Task objective: Set down the entries below once more, precisely as they stand.

• • •

===== src/rtl/mem_stage.sv =====
// Memory stage of the 5-stage MIPS pipeline: load data selection and extension,
// LWL/LWR byte-lane merging, and a one-entry read-data hold buffer for back-pressure.
module mem_stage (
    input  logic        clk,
    input  logic        reset,
    input  logic        flush,
    input  logic        ws_allowin,
    output logic        ms_allowin,
    input  logic        es_to_ms_valid,
    input  logic [95:0] es_to_ms_bus,
    input  logic [31:0] data_sram_rdata,
    output logic        ms_to_ws_valid,
    output logic [85:0] ms_to_ws_bus,
    output logic [9:0]  stall_ms_bus,
    output logic [32:0] forward_ms_bus,
    output logic        ms_exc_eret
);

    logic        ms_valid;
    logic        ms_ready_go;
    logic [95:0] ms_bus;
    logic        first;
    logic        buf_valid;
    logic [31:0] buf_data;

    logic        bd;
    logic        exc_sys;
    logic        eret_flush;
    logic        cp0_wen;
    logic        res_from_cp0;
    logic [7:0]  cp0_addr;
    logic        res_from_mem;
    logic [6:0]  inst_load;
    logic        gr_we;
    logic [4:0]  dest;
    logic [31:0] alu_result;
    logic [31:0] pc;
    logic        unused_bits;

    logic [1:0]  a;
    logic [31:0] rdata;
    logic [7:0]  byte_sel;
    logic [15:0] half_sel;
    logic [31:0] load_result;
    logic [3:0]  load_we;
    logic [3:0]  rf_we;
    logic [31:0] final_result;
    logic        inst_lwl;
    logic        inst_lwr;
    logic        fwd_valid;

    assign ms_ready_go    = 1'b1;
    assign ms_allowin     = !ms_valid || (ms_ready_go && ws_allowin);
    assign ms_to_ws_valid = ms_valid && ms_ready_go;

    always_ff @(posedge clk) begin
        if (reset || flush) begin
            ms_valid <= 1'b0;
        end else if (ms_allowin) begin
            ms_valid <= es_to_ms_valid;
        end
    end

    always_ff @(posedge clk) begin
        if (es_to_ms_valid && ms_allowin) begin
            ms_bus <= es_to_ms_bus;
        end
    end

    // SRAM data is only presented in the first cycle; hold it if writeback stalls us.
    always_ff @(posedge clk) begin
        if (reset || flush) begin
            first     <= 1'b0;
            buf_valid <= 1'b0;
        end else begin
            first <= es_to_ms_valid && ms_allowin;
            if (ms_valid && ws_allowin) begin
                buf_valid <= 1'b0;
            end else if (first && !ws_allowin) begin
                buf_valid <= 1'b1;
            end
        end
    end

    always_ff @(posedge clk) begin
        if (first && !ws_allowin) begin
            buf_data <= data_sram_rdata;
        end
    end

    assign bd           = ms_bus[95];
    assign exc_sys      = ms_bus[94];
    assign eret_flush   = ms_bus[93];
    assign cp0_wen      = ms_bus[92];
    assign res_from_cp0 = ms_bus[91];
    assign cp0_addr     = ms_bus[90:83];
    assign res_from_mem = ms_bus[82];
    assign inst_load    = ms_bus[81:75];
    assign gr_we        = ms_bus[69];
    assign dest         = ms_bus[68:64];
    assign alu_result   = ms_bus[63:32];
    assign pc           = ms_bus[31:0];
    assign unused_bits  = ^ms_bus[74:70];

    assign inst_lwl = inst_load[5];
    assign inst_lwr = inst_load[6];
    assign a        = alu_result[1:0];
    assign rdata    = buf_valid ? buf_data : data_sram_rdata;
    assign half_sel = a[1] ? rdata[31:16] : rdata[15:0];

    always_comb begin
        byte_sel = rdata[7:0];
        case (a)
            2'd0: byte_sel = rdata[7:0];
            2'd1: byte_sel = rdata[15:8];
            2'd2: byte_sel = rdata[23:16];
            2'd3: byte_sel = rdata[31:24];
            default: byte_sel = rdata[7:0];
        endcase
    end

    always_comb begin
        load_result = rdata;
        load_we     = {4{gr_we}};
        if (inst_load[0]) begin
            load_result = {{24{byte_sel[7]}}, byte_sel};
        end else if (inst_load[1]) begin
            load_result = {24'd0, byte_sel};
        end else if (inst_load[2]) begin
            load_result = {{16{half_sel[15]}}, half_sel};
        end else if (inst_load[3]) begin
            load_result = {16'd0, half_sel};
        end else if (inst_lwl) begin
            case (a)
                2'd0:    begin load_we = 4'b1000; load_result = rdata << 24; end
                2'd1:    begin load_we = 4'b1100; load_result = rdata << 16; end
                2'd2:    begin load_we = 4'b1110; load_result = rdata << 8;  end
                default: begin load_we = 4'b1111; load_result = rdata;       end
            endcase
        end else if (inst_lwr) begin
            case (a)
                2'd0:    begin load_we = 4'b1111; load_result = rdata;       end
                2'd1:    begin load_we = 4'b0111; load_result = rdata >> 8;  end
                2'd2:    begin load_we = 4'b0011; load_result = rdata >> 16; end
                default: begin load_we = 4'b0001; load_result = rdata >> 24; end
            endcase
        end
    end

    assign rf_we        = exc_sys ? 4'b0000 : load_we;
    assign final_result = res_from_mem ? load_result : alu_result;

    // Partial-word writes cannot be forwarded; decode stalls on stall_ms_bus instead.
    assign fwd_valid = ms_valid && !res_from_cp0 && !inst_lwl && !inst_lwr;

    assign ms_to_ws_bus   = {bd, exc_sys, eret_flush, cp0_wen, res_from_cp0, cp0_addr,
                             rf_we, dest, final_result, pc};
    assign stall_ms_bus   = {{5{ms_valid && gr_we}}, dest};
    assign forward_ms_bus = {fwd_valid, final_result};
    assign ms_exc_eret    = ms_valid && (exc_sys || eret_flush);

endmodule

• • •

Result of the exercise:
===== src/rtl/mem_stage.sv =====
// Memory stage of the 5-stage MIPS pipeline: load data selection and extension,
// LWL/LWR byte-lane merging, and a one-entry read-data hold buffer for back-pressure.
module mem_stage (
    input  logic        clk,
    input  logic        reset,
    input  logic        flush,
    input  logic        ws_allowin,
    output logic        ms_allowin,
    input  logic        es_to_ms_valid,
    input  logic [95:0] es_to_ms_bus,
    input  logic [31:0] data_sram_rdata,
    output logic        ms_to_ws_valid,
    output logic [85:0] ms_to_ws_bus,
    output logic [9:0]  stall_ms_bus,
    output logic [32:0] forward_ms_bus,
    output logic        ms_exc_eret
);

    logic        ms_valid;
    logic        ms_ready_go;
    logic [95:0] ms_bus;
    logic        first;
    logic        buf_valid;
    logic [31:0] buf_data;

    logic        bd;
    logic        exc_sys;
    logic        eret_flush;
    logic        cp0_wen;
    logic        res_from_cp0;
    logic [7:0]  cp0_addr;
    logic        res_from_mem;
    logic [6:0]  inst_load;
    logic        gr_we;
    logic [4:0]  dest;
    logic [31:0] alu_result;
    logic [31:0] pc;
    logic        unused_bits;

    logic [1:0]  a;
    logic [31:0] rdata;
    logic [7:0]  byte_sel;
    logic [15:0] half_sel;
    logic [31:0] load_result;
    logic [3:0]  load_we;
    logic [3:0]  rf_we;
    logic [31:0] final_result;
    logic        inst_lwl;
    logic        inst_lwr;
    logic        fwd_valid;

    assign ms_ready_go    = 1'b1;
    assign ms_allowin     = !ms_valid || (ms_ready_go && ws_allowin);
    assign ms_to_ws_valid = ms_valid && ms_ready_go;

    always_ff @(posedge clk) begin
        if (reset || flush) begin
            ms_valid <= 1'b0;
        end else if (ms_allowin) begin
            ms_valid <= es_to_ms_valid;
        end
    end

    always_ff @(posedge clk) begin
        if (es_to_ms_valid && ms_allowin) begin
            ms_bus <= es_to_ms_bus;
        end
    end

    // SRAM data is only presented in the first cycle; hold it if writeback stalls us.
    always_ff @(posedge clk) begin
        if (reset || flush) begin
            first     <= 1'b0;
            buf_valid <= 1'b0;
        end else begin
            first <= es_to_ms_valid && ms_allowin;
            if (ms_valid && ws_allowin) begin
                buf_valid <= 1'b0;
            end else if (first && !ws_allowin) begin
                buf_valid <= 1'b1;
            end
        end
    end

    always_ff @(posedge clk) begin
        if (first && !ws_allowin) begin
            buf_data <= data_sram_rdata;
        end
    end

    assign bd           = ms_bus[95];
    assign exc_sys      = ms_bus[94];
    assign eret_flush   = ms_bus[93];
    assign cp0_wen      = ms_bus[92];
    assign res_from_cp0 = ms_bus[91];
    assign cp0_addr     = ms_bus[90:83];
    assign res_from_mem = ms_bus[82];
    assign inst_load    = ms_bus[81:75];
    assign gr_we        = ms_bus[69];
    assign dest         = ms_bus[68:64];
    assign alu_result   = ms_bus[63:32];
    assign pc           = ms_bus[31:0];
    assign unused_bits  = ^ms_bus[74:70];

    assign inst_lwl = inst_load[5];
    assign inst_lwr = inst_load[6];
    assign a        = alu_result[1:0];
    assign rdata    = buf_valid ? buf_data : data_sram_rdata;
    assign half_sel = a[1] ? rdata[31:16] : rdata[15:0];

    always_comb begin
        byte_sel = rdata[7:0];
        case (a)
            2'd0: byte_sel = rdata[7:0];
            2'd1: byte_sel = rdata[15:8];
            2'd2: byte_sel = rdata[23:16];
            2'd3: byte_sel = rdata[31:24];
            default: byte_sel = rdata[7:0];
        endcase
    end

    always_comb begin
        load_result = rdata;
        load_we     = {4{gr_we}};
        if (inst_load[0]) begin
            load_result = {{24{byte_sel[7]}}, byte_sel};
        end else if (inst_load[1]) begin
            load_result = {24'd0, byte_sel};
        end else if (inst_load[2]) begin
            load_result = {{16{half_sel[15]}}, half_sel};
        end else if (inst_load[3]) begin
            load_result = {16'd0, half_sel};
        end else if (inst_lwl) begin
            case (a)
                2'd0:    begin load_we = 4'b1000; load_result = rdata << 24; end
                2'd1:    begin load_we = 4'b1100; load_result = rdata << 16; end
                2'd2:    begin load_we = 4'b1110; load_result = rdata << 8;  end
                default: begin load_we = 4'b1111; load_result = rdata;       end
            endcase
        end else if (inst_lwr) begin
            case (a)
                2'd0:    begin load_we = 4'b1111; load_result = rdata;       end
                2'd1:    begin load_we = 4'b0111; load_result = rdata >> 8;  end
                2'd2:    begin load_we = 4'b0011; load_result = rdata >> 16; end
                default: begin load_we = 4'b0001; load_result = rdata >> 24; end
            endcase
        end
    end

    assign rf_we        = exc_sys ? 4'b0000 : load_we;
    assign final_result = res_from_mem ? load_result : alu_result;

    // Partial-word writes cannot be forwarded; decode stalls on stall_ms_bus instead.
    assign fwd_valid = ms_valid && !res_from_cp0 && !inst_lwl && !inst_lwr;

    assign ms_to_ws_bus   = {bd, exc_sys, eret_flush, cp0_wen, res_from_cp0, cp0_addr,
                             rf_we, dest, final_result, pc};
    assign stall_ms_bus   = {{5{ms_valid && gr_we}}, dest};
    assign forward_ms_bus = {fwd_valid, final_result};
    assign ms_exc_eret    = ms_valid && (exc_sys || eret_flush);

endmodule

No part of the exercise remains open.